- [TASK]: Work out how many lines of the listing hold the string "placement". Answer with that number alone.

- [EXTRACTED DATA]:
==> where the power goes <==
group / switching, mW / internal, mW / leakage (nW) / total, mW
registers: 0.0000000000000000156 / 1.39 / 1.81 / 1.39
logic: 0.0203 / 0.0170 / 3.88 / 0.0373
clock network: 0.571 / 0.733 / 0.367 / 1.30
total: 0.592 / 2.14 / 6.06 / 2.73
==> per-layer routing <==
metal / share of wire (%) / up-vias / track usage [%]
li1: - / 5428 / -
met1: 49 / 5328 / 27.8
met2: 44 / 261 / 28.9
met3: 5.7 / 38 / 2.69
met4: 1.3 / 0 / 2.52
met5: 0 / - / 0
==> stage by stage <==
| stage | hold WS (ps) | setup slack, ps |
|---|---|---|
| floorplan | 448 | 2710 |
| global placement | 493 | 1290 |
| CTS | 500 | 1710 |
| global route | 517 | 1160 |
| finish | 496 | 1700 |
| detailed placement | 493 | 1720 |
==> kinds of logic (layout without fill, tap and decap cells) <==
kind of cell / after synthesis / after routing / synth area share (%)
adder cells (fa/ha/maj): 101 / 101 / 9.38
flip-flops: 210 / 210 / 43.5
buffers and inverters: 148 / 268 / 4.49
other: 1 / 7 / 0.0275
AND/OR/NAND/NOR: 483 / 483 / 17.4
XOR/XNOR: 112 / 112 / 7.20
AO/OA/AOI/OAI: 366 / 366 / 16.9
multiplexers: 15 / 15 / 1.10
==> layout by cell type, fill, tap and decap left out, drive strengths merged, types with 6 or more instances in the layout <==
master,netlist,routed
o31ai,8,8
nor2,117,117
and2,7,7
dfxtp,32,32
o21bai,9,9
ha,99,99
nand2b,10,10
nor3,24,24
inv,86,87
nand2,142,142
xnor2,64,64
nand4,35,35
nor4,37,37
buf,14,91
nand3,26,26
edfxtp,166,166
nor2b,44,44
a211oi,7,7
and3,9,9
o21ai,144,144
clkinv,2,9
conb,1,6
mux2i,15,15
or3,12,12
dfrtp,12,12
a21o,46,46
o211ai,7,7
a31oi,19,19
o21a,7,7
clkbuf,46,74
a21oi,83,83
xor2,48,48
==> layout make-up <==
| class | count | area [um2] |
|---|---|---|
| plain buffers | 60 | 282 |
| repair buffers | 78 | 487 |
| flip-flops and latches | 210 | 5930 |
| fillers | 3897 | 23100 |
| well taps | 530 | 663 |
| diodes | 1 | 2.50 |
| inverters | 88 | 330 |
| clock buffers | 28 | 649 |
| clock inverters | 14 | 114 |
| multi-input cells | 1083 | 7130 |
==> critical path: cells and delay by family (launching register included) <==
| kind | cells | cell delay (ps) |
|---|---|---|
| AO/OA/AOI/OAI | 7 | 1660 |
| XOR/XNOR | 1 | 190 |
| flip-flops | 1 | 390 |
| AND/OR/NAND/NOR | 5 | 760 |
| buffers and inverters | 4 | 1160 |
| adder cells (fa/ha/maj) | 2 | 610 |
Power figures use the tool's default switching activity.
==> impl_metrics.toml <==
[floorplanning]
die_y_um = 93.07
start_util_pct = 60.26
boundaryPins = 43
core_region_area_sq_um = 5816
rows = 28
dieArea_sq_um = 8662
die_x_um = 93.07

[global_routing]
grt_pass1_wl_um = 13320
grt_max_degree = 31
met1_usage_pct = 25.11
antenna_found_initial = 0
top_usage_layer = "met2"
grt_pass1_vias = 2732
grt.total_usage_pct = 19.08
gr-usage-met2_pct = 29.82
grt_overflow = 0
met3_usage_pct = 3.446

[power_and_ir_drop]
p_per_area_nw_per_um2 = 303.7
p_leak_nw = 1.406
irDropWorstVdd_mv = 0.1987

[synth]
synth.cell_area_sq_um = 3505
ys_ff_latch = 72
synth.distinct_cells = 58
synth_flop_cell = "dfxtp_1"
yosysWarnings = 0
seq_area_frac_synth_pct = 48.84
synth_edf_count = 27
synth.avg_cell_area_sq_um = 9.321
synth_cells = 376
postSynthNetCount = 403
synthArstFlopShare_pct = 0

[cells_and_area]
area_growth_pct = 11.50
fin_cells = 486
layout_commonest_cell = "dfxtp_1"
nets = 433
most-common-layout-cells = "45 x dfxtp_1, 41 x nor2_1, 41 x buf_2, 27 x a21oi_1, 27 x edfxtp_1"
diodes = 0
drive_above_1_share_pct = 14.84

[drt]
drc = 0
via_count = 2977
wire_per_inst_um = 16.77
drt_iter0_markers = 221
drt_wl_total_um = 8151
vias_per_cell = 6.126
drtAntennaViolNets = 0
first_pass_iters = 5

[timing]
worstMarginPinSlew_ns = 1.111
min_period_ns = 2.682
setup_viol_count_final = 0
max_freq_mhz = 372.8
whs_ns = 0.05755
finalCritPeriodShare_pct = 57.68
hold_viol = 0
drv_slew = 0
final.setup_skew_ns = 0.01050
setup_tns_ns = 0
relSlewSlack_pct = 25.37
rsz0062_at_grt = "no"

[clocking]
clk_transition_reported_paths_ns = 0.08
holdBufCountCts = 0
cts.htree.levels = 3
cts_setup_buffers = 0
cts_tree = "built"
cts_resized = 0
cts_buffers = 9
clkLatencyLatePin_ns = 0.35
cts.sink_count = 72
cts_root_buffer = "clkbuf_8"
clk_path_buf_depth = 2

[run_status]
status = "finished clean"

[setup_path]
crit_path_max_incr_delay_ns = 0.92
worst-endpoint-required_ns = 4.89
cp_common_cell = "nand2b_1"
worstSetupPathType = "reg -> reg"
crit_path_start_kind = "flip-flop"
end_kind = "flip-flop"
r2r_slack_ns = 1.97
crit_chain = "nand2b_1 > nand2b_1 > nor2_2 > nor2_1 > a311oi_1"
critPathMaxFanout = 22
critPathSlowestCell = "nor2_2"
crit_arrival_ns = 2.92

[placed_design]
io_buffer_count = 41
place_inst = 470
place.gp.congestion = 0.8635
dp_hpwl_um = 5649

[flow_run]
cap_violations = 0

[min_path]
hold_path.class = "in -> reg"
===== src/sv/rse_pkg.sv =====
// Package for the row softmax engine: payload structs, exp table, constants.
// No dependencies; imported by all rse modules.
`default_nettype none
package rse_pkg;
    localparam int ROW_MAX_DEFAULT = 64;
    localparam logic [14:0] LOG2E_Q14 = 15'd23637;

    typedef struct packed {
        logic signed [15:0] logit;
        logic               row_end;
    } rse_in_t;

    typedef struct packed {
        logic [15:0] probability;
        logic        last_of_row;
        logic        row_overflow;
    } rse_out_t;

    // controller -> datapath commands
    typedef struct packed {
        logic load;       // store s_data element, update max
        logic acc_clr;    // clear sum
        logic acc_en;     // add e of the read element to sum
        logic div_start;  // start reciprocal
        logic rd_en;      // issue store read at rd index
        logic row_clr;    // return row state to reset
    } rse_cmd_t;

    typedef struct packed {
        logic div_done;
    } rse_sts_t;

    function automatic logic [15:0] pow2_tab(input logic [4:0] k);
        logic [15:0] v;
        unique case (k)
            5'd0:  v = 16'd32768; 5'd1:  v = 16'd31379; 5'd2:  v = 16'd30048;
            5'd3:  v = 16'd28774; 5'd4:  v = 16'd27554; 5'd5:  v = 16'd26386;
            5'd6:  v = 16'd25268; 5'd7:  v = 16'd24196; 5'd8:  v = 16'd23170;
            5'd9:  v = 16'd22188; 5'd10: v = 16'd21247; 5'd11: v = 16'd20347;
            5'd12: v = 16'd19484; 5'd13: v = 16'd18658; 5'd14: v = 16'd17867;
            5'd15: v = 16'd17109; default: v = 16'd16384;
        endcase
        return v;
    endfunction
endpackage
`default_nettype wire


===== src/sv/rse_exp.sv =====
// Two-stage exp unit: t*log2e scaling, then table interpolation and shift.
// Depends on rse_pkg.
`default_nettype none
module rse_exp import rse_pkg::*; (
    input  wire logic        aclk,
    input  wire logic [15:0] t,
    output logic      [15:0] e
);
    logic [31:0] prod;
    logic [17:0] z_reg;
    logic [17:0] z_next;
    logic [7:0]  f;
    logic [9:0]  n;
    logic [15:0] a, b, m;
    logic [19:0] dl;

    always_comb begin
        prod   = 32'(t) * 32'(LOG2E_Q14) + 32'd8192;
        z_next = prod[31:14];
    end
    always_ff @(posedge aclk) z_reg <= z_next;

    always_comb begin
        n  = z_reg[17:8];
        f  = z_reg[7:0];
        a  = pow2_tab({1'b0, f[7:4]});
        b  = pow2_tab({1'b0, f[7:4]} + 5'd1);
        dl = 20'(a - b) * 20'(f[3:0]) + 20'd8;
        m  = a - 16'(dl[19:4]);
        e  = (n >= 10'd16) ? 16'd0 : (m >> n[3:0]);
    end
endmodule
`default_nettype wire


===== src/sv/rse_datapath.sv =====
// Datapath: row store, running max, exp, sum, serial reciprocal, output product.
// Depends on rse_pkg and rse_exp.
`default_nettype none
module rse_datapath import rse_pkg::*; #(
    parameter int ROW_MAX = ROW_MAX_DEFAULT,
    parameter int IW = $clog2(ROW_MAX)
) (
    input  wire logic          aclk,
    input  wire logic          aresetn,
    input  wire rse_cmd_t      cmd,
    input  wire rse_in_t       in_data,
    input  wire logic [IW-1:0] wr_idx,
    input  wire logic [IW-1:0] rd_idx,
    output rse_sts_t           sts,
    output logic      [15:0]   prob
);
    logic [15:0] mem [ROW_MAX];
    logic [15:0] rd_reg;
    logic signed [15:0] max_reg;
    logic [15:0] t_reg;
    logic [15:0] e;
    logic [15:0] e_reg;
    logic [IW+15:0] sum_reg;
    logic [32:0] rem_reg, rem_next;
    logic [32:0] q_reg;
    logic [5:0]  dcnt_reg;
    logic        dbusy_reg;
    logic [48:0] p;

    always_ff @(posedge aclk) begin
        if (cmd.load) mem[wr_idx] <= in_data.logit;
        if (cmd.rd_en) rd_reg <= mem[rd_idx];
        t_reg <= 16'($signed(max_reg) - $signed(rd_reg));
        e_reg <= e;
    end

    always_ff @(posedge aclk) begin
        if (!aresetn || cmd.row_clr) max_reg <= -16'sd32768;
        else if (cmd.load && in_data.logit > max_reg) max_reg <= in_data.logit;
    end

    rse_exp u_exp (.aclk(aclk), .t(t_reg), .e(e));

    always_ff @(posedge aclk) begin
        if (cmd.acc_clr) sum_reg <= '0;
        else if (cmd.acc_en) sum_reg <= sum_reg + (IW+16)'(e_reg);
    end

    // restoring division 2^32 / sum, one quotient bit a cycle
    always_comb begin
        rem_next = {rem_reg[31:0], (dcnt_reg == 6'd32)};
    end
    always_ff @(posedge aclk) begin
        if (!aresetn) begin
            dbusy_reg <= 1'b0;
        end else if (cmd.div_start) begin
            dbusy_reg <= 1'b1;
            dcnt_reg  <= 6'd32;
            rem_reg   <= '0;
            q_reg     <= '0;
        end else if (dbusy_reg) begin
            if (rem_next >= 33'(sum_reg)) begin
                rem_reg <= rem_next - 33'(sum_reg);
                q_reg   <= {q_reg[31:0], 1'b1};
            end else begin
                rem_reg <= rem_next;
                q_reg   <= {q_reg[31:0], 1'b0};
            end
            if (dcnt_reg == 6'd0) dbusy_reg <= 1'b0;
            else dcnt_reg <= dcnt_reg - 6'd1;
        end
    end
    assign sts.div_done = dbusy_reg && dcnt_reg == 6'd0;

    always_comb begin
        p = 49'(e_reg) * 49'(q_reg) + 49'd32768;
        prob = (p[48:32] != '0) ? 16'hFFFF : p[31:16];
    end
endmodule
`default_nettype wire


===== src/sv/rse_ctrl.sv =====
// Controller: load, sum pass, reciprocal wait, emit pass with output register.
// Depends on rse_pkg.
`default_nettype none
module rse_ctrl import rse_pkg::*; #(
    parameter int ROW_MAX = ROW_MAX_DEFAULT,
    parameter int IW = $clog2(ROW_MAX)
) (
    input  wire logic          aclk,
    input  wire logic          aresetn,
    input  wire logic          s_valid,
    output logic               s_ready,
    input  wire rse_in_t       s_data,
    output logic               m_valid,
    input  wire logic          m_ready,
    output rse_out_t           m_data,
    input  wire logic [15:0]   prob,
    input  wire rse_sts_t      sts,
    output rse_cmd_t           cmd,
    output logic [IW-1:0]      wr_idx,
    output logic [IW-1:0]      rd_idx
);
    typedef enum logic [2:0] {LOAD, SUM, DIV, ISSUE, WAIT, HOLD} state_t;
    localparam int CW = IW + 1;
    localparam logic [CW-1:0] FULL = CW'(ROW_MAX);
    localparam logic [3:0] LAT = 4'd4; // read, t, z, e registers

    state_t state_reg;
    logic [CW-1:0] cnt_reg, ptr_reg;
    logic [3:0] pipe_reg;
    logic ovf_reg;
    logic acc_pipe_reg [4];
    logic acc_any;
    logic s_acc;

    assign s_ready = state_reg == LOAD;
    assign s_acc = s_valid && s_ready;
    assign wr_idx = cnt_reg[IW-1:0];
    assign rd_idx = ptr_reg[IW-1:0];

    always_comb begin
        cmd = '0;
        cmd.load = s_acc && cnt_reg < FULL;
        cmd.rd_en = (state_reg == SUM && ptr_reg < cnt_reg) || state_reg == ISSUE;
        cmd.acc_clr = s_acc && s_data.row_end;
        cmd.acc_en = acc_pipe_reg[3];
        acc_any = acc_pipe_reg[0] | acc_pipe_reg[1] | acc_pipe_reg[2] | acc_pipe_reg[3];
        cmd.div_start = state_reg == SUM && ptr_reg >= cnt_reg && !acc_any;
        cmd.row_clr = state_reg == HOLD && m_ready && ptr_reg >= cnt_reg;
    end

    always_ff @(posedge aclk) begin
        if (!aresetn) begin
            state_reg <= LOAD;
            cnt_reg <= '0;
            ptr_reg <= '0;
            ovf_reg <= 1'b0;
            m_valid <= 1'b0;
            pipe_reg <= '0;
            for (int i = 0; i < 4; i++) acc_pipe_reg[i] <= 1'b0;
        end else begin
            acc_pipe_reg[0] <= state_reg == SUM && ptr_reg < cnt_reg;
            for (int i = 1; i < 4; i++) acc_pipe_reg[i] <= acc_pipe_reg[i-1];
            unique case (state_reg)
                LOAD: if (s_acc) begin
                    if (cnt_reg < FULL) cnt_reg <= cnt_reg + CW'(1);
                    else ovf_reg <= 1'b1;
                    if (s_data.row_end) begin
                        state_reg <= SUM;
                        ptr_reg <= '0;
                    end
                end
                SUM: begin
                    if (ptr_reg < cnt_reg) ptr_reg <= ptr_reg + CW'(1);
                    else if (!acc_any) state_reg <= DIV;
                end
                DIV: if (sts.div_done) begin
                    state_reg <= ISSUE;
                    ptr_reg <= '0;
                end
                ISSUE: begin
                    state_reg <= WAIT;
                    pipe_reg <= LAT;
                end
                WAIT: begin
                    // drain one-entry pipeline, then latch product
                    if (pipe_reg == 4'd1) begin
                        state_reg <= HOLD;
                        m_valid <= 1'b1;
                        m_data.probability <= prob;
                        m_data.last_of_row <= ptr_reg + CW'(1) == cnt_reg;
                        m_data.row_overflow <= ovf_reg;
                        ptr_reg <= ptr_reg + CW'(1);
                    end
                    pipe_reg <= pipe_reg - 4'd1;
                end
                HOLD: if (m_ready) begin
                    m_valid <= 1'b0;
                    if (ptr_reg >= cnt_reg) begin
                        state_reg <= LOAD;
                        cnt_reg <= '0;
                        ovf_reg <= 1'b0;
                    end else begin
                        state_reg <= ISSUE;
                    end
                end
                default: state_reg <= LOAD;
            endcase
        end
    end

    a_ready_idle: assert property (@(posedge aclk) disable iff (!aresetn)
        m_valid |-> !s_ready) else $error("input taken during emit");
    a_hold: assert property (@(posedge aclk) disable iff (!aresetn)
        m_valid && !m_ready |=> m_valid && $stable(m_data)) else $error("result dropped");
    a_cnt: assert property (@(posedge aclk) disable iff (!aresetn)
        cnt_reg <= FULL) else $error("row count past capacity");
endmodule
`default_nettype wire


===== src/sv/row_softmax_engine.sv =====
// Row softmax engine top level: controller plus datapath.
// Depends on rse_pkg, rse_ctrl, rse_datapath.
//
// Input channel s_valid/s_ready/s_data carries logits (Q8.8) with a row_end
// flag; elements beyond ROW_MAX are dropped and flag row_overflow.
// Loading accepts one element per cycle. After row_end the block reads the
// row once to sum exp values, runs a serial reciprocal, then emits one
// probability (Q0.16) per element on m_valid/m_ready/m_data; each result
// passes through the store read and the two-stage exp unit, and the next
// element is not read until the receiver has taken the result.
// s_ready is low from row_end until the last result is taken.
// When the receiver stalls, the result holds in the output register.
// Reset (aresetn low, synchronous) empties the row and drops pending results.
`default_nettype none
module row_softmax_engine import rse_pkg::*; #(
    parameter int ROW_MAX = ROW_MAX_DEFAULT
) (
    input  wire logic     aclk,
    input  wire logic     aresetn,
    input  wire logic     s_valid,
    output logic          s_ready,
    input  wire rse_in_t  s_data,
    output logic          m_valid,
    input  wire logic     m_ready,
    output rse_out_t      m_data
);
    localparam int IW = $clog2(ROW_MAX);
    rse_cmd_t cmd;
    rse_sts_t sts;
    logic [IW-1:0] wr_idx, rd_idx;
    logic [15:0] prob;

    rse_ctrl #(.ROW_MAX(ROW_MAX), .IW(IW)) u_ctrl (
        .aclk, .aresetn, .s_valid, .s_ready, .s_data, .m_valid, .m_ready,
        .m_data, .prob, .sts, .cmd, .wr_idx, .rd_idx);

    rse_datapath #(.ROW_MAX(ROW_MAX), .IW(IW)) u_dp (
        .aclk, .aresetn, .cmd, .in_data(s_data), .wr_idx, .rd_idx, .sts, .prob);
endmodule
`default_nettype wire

==

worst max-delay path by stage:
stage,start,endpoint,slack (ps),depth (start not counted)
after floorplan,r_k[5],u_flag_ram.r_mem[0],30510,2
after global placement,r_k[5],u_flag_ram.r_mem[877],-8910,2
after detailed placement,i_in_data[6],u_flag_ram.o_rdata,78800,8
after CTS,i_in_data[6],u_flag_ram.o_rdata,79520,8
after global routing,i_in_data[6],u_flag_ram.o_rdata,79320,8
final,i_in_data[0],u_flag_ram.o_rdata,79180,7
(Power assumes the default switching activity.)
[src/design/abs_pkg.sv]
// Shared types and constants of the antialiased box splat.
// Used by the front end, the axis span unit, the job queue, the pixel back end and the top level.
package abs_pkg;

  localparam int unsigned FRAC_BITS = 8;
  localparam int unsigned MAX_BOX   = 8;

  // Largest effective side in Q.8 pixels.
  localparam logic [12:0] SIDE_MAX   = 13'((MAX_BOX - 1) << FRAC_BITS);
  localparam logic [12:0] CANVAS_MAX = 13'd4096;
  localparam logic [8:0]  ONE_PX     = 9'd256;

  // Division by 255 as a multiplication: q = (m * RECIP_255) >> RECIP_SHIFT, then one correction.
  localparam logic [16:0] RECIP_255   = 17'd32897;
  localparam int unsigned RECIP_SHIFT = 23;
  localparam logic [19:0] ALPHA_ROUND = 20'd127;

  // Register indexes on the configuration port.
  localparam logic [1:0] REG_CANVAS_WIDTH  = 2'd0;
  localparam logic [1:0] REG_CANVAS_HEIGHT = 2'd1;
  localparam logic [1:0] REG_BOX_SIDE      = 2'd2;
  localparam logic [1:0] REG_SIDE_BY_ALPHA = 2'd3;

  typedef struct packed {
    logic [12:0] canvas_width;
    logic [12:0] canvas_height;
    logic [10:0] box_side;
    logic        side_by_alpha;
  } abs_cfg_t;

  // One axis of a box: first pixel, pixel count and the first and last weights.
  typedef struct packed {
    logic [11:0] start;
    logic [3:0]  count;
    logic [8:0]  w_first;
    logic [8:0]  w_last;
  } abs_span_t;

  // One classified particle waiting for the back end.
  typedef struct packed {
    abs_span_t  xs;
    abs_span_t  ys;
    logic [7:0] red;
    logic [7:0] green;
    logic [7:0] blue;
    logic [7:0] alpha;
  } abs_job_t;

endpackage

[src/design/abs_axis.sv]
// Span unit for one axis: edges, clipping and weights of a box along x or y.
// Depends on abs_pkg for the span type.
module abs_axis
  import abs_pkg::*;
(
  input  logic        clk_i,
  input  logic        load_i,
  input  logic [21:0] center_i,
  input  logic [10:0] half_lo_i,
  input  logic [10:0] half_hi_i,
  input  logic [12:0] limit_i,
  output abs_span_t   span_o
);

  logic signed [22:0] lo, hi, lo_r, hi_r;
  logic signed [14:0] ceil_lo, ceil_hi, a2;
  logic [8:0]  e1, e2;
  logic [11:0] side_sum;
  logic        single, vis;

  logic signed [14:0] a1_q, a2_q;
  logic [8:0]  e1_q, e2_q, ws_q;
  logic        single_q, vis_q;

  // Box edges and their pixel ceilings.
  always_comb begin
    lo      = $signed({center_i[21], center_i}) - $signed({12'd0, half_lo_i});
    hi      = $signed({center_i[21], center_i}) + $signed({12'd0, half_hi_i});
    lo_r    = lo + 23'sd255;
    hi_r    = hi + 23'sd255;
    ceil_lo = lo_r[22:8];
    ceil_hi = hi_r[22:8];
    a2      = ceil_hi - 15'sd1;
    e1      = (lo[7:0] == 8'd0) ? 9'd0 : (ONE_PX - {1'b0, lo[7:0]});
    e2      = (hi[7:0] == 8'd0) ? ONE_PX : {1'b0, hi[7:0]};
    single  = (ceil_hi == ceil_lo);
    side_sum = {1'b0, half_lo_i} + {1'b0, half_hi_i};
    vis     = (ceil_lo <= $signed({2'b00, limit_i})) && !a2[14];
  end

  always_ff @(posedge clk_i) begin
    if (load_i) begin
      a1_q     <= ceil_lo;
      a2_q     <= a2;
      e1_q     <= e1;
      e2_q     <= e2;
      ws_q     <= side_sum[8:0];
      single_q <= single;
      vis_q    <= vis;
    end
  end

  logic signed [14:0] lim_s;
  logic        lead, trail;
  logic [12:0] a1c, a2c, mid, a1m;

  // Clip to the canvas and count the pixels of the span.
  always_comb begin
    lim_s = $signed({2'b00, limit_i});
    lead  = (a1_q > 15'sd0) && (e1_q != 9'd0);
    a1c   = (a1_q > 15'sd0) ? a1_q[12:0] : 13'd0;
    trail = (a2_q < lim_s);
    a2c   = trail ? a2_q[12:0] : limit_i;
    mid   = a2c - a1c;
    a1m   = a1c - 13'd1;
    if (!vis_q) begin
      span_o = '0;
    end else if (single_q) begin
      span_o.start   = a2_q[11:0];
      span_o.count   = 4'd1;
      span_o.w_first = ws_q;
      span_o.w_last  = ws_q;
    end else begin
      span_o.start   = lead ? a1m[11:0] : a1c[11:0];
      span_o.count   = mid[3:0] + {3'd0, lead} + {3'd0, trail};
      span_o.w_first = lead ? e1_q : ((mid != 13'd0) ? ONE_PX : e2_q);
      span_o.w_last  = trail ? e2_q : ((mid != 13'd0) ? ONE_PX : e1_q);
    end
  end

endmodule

- [EXPECTED OUTPUT]: 4